**What you need to do:**
In the material below, the required lines run from the one containing "combinational: 7.41 / 4.65 / 4.59 / 2.83" through the one containing "total: 13.1 / 7.77 / 6.19 / 6.90". Copy those lines exactly, ends included, and nothing else.
── Task input
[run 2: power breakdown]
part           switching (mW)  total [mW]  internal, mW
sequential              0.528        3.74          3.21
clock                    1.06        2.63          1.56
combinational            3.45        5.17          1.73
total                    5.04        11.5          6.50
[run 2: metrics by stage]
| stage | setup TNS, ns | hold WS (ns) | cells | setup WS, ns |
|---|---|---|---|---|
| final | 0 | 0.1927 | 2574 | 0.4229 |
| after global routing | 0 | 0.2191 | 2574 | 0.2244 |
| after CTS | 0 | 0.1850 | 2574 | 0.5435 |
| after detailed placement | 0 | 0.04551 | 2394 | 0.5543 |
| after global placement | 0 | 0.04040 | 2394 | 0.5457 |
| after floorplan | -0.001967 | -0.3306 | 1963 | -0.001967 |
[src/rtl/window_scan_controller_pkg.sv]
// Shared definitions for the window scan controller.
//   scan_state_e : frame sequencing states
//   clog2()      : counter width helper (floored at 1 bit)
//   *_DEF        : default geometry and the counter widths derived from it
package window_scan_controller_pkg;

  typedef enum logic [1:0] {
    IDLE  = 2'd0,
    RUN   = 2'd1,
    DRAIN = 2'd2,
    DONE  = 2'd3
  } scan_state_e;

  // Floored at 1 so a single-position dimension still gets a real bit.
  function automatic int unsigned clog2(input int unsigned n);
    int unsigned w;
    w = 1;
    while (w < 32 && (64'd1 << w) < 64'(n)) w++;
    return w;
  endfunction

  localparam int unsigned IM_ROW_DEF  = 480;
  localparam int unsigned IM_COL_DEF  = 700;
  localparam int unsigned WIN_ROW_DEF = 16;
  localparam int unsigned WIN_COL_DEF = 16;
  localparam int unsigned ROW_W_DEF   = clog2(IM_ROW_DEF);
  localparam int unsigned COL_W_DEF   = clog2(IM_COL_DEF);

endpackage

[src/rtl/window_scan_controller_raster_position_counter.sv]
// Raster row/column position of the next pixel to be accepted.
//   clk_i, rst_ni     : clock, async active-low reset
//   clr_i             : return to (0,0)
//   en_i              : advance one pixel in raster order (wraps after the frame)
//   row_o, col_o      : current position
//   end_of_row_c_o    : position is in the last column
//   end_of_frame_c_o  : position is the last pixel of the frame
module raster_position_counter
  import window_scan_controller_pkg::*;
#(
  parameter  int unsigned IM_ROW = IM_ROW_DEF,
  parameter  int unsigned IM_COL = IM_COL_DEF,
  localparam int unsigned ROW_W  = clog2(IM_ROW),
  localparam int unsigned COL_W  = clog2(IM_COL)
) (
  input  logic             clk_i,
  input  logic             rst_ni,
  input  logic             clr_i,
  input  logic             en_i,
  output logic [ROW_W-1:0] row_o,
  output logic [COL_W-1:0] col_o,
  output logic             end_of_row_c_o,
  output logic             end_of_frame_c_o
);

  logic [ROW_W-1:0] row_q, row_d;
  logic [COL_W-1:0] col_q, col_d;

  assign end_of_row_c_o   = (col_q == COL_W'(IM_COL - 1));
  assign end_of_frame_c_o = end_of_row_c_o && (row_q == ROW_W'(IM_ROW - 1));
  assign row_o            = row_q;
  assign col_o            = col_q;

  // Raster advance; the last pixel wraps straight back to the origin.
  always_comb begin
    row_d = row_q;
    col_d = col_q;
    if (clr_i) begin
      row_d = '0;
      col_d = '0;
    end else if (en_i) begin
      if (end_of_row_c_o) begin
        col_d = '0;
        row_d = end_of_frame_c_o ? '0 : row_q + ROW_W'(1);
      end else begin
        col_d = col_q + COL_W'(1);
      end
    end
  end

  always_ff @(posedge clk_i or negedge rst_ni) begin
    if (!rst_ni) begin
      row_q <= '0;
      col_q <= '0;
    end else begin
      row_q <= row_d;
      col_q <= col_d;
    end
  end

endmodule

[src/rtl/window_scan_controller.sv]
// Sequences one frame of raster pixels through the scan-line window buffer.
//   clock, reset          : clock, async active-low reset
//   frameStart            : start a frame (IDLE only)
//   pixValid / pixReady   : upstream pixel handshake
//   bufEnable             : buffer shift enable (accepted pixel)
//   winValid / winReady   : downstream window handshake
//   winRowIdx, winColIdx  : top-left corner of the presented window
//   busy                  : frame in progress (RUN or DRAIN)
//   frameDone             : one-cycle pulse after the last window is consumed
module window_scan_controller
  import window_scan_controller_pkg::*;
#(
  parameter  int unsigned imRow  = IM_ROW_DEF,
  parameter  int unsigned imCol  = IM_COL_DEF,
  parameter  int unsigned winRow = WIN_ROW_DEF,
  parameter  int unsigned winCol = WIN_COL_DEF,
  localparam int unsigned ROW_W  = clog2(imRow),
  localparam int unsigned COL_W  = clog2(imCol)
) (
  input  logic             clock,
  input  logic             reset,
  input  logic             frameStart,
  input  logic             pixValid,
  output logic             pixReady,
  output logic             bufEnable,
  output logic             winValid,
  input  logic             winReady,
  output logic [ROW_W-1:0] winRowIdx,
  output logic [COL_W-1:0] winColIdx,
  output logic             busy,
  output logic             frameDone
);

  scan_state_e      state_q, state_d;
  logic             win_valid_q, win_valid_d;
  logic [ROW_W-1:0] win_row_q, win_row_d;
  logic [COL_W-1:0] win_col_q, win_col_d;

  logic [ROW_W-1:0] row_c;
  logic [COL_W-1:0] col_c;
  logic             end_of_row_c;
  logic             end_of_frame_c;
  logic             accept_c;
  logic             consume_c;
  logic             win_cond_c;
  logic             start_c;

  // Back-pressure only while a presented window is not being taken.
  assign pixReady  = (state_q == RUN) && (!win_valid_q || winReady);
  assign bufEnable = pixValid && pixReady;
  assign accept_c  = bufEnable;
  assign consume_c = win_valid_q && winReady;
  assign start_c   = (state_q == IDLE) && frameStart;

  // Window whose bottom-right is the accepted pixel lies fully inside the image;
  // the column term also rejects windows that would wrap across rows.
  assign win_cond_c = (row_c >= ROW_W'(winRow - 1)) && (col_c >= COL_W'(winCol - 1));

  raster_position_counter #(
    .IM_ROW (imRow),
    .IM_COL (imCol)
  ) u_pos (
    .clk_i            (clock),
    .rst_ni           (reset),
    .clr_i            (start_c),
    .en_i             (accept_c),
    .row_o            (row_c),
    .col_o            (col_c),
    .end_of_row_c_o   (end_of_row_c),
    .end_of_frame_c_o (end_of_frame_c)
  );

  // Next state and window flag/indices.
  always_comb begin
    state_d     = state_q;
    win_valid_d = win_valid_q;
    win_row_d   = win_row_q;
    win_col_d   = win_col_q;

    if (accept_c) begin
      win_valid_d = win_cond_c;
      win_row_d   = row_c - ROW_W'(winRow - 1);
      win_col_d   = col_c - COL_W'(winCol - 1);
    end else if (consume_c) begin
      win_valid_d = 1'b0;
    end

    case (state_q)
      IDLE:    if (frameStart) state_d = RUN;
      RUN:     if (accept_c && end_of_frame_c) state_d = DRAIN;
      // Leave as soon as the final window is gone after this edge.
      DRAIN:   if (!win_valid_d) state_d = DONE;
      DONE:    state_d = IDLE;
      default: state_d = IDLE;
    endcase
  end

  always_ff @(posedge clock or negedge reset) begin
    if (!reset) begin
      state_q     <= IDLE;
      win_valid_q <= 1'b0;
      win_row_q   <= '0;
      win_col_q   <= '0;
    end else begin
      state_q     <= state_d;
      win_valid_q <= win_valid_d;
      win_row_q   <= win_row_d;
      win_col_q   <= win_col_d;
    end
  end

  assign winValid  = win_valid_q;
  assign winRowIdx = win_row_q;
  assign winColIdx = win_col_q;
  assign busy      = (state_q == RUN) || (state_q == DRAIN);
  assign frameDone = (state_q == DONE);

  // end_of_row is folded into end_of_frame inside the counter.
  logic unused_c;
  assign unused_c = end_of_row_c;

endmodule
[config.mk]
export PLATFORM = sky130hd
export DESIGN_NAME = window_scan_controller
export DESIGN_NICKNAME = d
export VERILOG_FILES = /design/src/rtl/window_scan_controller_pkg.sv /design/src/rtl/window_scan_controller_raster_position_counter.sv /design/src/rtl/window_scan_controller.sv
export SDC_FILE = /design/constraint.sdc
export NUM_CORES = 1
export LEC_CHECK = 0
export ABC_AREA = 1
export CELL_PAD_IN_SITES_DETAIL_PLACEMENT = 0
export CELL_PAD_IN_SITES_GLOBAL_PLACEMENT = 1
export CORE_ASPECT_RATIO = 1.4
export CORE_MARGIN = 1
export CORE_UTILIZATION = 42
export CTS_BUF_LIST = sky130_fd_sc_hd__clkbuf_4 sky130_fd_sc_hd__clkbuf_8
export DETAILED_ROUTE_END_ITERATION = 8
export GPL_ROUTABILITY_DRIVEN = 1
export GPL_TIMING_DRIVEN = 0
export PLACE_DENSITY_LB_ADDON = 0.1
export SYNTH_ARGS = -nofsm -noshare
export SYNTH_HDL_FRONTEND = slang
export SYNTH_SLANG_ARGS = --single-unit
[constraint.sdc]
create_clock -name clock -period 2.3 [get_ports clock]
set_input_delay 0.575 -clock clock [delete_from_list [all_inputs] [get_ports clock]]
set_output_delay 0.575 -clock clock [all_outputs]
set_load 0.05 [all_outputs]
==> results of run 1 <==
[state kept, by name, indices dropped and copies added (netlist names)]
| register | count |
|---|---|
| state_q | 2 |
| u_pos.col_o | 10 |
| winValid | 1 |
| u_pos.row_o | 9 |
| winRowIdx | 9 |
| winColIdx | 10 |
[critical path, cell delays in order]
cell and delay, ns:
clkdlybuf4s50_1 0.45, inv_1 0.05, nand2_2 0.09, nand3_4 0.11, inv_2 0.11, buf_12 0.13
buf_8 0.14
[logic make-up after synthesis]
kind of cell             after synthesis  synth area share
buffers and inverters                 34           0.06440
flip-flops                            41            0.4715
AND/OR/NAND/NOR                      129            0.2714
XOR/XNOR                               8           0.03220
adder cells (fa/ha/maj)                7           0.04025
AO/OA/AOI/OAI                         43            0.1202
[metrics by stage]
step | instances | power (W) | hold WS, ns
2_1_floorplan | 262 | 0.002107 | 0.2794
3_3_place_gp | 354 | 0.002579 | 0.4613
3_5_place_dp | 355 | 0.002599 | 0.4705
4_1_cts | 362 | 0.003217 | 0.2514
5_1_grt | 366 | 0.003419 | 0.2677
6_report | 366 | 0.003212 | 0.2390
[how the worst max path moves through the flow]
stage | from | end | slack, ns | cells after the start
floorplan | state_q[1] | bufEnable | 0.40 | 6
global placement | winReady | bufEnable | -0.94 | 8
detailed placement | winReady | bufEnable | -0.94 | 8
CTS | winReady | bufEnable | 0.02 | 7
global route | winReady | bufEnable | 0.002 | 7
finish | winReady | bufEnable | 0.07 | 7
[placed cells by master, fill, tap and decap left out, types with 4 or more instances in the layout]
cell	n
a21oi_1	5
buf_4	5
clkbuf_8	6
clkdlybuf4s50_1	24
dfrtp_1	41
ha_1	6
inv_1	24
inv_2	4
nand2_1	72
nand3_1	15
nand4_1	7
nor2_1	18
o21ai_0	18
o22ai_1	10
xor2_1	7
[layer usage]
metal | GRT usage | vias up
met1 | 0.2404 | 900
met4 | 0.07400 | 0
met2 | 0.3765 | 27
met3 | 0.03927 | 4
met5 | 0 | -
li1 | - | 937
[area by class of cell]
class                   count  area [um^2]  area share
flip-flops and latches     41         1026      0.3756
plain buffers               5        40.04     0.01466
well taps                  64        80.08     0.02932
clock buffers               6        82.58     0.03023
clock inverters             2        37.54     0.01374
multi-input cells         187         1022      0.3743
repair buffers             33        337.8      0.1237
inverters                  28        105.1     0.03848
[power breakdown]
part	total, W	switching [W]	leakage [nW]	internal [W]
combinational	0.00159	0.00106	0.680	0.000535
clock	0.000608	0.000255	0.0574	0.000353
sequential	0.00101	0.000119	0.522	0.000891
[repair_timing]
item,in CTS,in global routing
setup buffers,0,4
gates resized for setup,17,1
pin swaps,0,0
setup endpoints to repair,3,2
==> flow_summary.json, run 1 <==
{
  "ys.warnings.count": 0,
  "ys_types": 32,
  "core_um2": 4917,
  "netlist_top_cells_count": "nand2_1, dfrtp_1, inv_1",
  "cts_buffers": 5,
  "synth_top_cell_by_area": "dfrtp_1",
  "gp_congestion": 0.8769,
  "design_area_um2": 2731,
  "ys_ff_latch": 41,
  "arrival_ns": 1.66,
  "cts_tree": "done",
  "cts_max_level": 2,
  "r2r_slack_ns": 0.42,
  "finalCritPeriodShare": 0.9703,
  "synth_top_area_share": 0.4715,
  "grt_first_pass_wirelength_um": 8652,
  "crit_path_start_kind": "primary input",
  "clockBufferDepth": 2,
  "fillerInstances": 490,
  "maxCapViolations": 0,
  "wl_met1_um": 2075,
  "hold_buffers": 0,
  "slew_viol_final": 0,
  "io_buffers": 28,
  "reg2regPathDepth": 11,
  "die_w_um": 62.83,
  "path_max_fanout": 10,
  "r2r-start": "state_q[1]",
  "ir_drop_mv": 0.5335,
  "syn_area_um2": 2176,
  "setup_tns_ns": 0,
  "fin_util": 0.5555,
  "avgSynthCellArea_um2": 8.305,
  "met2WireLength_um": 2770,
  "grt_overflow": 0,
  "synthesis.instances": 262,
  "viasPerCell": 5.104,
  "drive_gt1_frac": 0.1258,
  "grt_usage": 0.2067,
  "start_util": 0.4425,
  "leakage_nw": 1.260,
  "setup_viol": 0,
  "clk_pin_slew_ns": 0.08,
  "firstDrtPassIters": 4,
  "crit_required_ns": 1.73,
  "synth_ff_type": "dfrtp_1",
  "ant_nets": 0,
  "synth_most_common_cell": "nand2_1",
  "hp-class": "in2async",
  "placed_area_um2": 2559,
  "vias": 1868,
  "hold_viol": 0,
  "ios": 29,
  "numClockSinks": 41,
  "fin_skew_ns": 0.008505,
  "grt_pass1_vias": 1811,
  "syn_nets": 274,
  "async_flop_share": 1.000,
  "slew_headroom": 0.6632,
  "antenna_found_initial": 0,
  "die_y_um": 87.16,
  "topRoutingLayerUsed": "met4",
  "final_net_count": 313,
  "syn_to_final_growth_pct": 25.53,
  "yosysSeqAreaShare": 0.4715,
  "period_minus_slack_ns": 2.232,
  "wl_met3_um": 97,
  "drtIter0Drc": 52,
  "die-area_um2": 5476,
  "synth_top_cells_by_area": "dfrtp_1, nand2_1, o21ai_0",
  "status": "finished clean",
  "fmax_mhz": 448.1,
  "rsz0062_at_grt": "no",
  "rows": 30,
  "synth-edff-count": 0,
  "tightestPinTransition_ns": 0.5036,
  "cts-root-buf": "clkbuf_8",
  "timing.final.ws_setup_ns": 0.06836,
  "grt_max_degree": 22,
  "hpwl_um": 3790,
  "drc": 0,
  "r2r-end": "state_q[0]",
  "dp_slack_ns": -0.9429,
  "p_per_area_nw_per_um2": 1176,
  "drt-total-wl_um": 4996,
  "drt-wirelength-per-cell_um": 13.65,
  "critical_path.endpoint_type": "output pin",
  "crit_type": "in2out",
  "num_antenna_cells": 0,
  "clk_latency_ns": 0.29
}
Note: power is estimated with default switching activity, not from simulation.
────
── Task input
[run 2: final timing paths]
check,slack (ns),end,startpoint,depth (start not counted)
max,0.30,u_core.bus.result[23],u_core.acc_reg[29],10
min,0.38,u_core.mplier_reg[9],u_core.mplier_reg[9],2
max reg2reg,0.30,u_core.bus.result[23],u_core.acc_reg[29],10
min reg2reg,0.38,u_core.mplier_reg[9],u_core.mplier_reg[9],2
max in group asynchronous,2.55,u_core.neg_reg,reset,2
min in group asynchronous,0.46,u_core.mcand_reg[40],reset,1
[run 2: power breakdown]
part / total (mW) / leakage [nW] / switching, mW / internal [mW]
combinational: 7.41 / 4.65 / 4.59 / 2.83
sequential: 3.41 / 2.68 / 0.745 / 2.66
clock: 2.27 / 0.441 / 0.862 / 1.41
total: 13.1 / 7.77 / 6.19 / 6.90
────
**Your response:**
combinational: 7.41 / 4.65 / 4.59 / 2.83
sequential: 3.41 / 2.68 / 0.745 / 2.66
clock: 2.27 / 0.441 / 0.862 / 1.41
total: 13.1 / 7.77 / 6.19 / 6.90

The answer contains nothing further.